Collected data entries:

*** Begin section ***

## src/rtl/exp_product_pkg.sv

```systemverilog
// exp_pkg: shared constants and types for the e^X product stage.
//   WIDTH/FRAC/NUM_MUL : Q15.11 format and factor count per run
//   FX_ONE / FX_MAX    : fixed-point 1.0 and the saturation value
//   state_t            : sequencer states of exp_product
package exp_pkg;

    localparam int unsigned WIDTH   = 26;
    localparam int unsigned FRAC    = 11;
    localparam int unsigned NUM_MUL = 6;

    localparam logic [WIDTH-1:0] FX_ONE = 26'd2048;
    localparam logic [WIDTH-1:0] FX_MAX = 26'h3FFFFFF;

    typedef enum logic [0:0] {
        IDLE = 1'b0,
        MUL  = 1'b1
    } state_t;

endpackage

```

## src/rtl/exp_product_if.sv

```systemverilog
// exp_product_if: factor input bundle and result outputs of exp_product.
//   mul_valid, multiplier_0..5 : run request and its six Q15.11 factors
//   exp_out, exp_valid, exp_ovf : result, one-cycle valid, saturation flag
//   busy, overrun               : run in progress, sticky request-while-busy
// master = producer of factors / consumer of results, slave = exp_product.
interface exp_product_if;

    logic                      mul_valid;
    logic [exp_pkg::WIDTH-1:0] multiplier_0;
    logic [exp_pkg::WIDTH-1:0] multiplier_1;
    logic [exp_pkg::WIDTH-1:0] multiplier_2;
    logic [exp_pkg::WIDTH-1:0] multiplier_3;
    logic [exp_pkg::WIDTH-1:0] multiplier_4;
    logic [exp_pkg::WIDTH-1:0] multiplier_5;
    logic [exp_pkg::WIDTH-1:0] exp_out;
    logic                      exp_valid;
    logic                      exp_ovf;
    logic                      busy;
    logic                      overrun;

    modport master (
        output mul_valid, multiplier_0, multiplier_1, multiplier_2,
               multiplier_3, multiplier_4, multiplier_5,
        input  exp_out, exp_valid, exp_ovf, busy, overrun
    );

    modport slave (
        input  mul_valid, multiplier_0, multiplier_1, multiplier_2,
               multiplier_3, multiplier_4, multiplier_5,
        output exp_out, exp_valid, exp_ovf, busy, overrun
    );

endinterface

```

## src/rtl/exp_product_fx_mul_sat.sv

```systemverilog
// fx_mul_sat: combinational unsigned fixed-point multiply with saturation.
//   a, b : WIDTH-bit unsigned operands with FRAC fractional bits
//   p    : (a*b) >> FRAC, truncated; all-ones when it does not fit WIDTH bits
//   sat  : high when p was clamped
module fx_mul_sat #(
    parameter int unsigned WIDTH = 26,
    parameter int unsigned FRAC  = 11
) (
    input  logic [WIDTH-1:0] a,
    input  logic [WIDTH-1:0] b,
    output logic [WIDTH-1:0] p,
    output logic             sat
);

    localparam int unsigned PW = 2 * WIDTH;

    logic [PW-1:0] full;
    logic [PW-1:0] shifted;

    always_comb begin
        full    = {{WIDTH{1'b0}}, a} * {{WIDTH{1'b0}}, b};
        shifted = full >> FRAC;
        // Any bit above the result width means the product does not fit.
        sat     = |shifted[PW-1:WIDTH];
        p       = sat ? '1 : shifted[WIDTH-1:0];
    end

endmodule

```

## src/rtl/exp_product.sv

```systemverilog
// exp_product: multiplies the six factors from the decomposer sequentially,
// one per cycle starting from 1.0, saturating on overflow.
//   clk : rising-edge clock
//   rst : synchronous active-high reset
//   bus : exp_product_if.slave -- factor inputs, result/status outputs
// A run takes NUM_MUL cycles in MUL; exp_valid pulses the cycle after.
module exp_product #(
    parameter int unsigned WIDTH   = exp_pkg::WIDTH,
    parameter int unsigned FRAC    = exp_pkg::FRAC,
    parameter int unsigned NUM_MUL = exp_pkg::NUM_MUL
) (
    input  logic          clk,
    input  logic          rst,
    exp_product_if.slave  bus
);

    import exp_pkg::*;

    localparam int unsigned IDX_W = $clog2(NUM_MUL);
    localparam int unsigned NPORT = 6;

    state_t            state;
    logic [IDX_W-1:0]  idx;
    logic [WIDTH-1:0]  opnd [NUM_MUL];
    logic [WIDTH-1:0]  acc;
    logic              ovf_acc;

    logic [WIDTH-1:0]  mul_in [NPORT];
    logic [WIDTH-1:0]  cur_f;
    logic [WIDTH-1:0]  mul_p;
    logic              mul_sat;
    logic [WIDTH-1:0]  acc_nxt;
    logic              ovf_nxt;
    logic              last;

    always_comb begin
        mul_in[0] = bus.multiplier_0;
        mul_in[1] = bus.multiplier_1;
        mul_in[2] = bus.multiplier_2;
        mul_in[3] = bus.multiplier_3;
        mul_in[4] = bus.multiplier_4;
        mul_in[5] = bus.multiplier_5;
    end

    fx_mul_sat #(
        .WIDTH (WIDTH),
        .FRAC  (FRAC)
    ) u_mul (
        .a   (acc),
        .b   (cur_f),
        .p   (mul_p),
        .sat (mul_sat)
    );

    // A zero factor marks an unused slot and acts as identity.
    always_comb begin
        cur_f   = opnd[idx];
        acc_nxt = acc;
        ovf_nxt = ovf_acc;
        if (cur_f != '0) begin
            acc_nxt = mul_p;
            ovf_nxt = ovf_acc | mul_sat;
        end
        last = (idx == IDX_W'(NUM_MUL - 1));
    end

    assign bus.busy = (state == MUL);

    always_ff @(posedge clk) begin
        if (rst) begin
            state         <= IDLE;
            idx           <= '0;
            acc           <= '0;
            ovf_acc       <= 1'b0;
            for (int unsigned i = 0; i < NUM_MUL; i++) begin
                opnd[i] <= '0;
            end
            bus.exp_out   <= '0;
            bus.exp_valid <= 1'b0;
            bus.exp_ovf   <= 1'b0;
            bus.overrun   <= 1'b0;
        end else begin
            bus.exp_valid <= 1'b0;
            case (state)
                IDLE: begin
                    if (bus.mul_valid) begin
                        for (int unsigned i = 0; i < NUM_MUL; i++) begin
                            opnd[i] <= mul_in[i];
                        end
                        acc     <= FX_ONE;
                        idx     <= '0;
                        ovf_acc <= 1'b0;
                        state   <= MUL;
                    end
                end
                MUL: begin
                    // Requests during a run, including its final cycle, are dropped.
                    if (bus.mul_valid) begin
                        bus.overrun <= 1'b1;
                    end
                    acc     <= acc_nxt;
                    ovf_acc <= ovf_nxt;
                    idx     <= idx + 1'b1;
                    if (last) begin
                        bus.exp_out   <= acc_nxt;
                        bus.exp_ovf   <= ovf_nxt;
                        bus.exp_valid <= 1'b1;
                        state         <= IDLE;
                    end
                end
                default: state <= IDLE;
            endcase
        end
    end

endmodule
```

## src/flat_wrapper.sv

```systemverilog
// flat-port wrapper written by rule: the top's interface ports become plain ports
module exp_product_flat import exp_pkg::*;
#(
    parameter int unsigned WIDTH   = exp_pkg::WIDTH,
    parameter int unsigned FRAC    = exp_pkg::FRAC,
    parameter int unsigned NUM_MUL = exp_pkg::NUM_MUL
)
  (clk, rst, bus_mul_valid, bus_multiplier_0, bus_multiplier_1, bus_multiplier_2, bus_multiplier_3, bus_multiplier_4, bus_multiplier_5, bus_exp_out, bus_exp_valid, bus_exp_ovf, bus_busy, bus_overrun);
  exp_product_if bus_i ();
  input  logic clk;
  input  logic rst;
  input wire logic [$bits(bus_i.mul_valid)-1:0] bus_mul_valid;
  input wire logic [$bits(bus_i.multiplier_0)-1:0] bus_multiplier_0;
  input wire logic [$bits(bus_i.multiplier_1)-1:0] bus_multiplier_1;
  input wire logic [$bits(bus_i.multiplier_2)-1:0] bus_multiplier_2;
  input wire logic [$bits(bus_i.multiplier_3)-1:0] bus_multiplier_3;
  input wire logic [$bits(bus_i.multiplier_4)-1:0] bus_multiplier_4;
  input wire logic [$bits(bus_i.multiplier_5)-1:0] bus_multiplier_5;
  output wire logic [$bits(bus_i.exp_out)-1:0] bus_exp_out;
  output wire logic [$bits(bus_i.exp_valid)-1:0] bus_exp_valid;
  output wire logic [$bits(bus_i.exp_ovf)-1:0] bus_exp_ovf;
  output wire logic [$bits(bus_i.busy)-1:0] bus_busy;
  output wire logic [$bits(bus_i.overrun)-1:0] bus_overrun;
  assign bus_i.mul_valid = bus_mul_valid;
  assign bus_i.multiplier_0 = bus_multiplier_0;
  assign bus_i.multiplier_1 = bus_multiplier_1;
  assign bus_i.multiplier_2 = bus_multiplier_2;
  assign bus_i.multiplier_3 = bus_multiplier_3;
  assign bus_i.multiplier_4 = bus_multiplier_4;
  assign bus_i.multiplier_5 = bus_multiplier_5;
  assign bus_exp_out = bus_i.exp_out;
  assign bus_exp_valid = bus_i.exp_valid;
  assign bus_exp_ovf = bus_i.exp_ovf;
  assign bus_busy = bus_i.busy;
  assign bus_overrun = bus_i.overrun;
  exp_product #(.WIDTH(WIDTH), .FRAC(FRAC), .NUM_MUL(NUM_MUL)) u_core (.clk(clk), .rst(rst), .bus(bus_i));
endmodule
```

*** End section ***

__WHAT THE TASK ASKS__
Once each line with "slave" in the entries is counted, state the total and nothing else.

__RESULT OF THIS EXERCISE__
4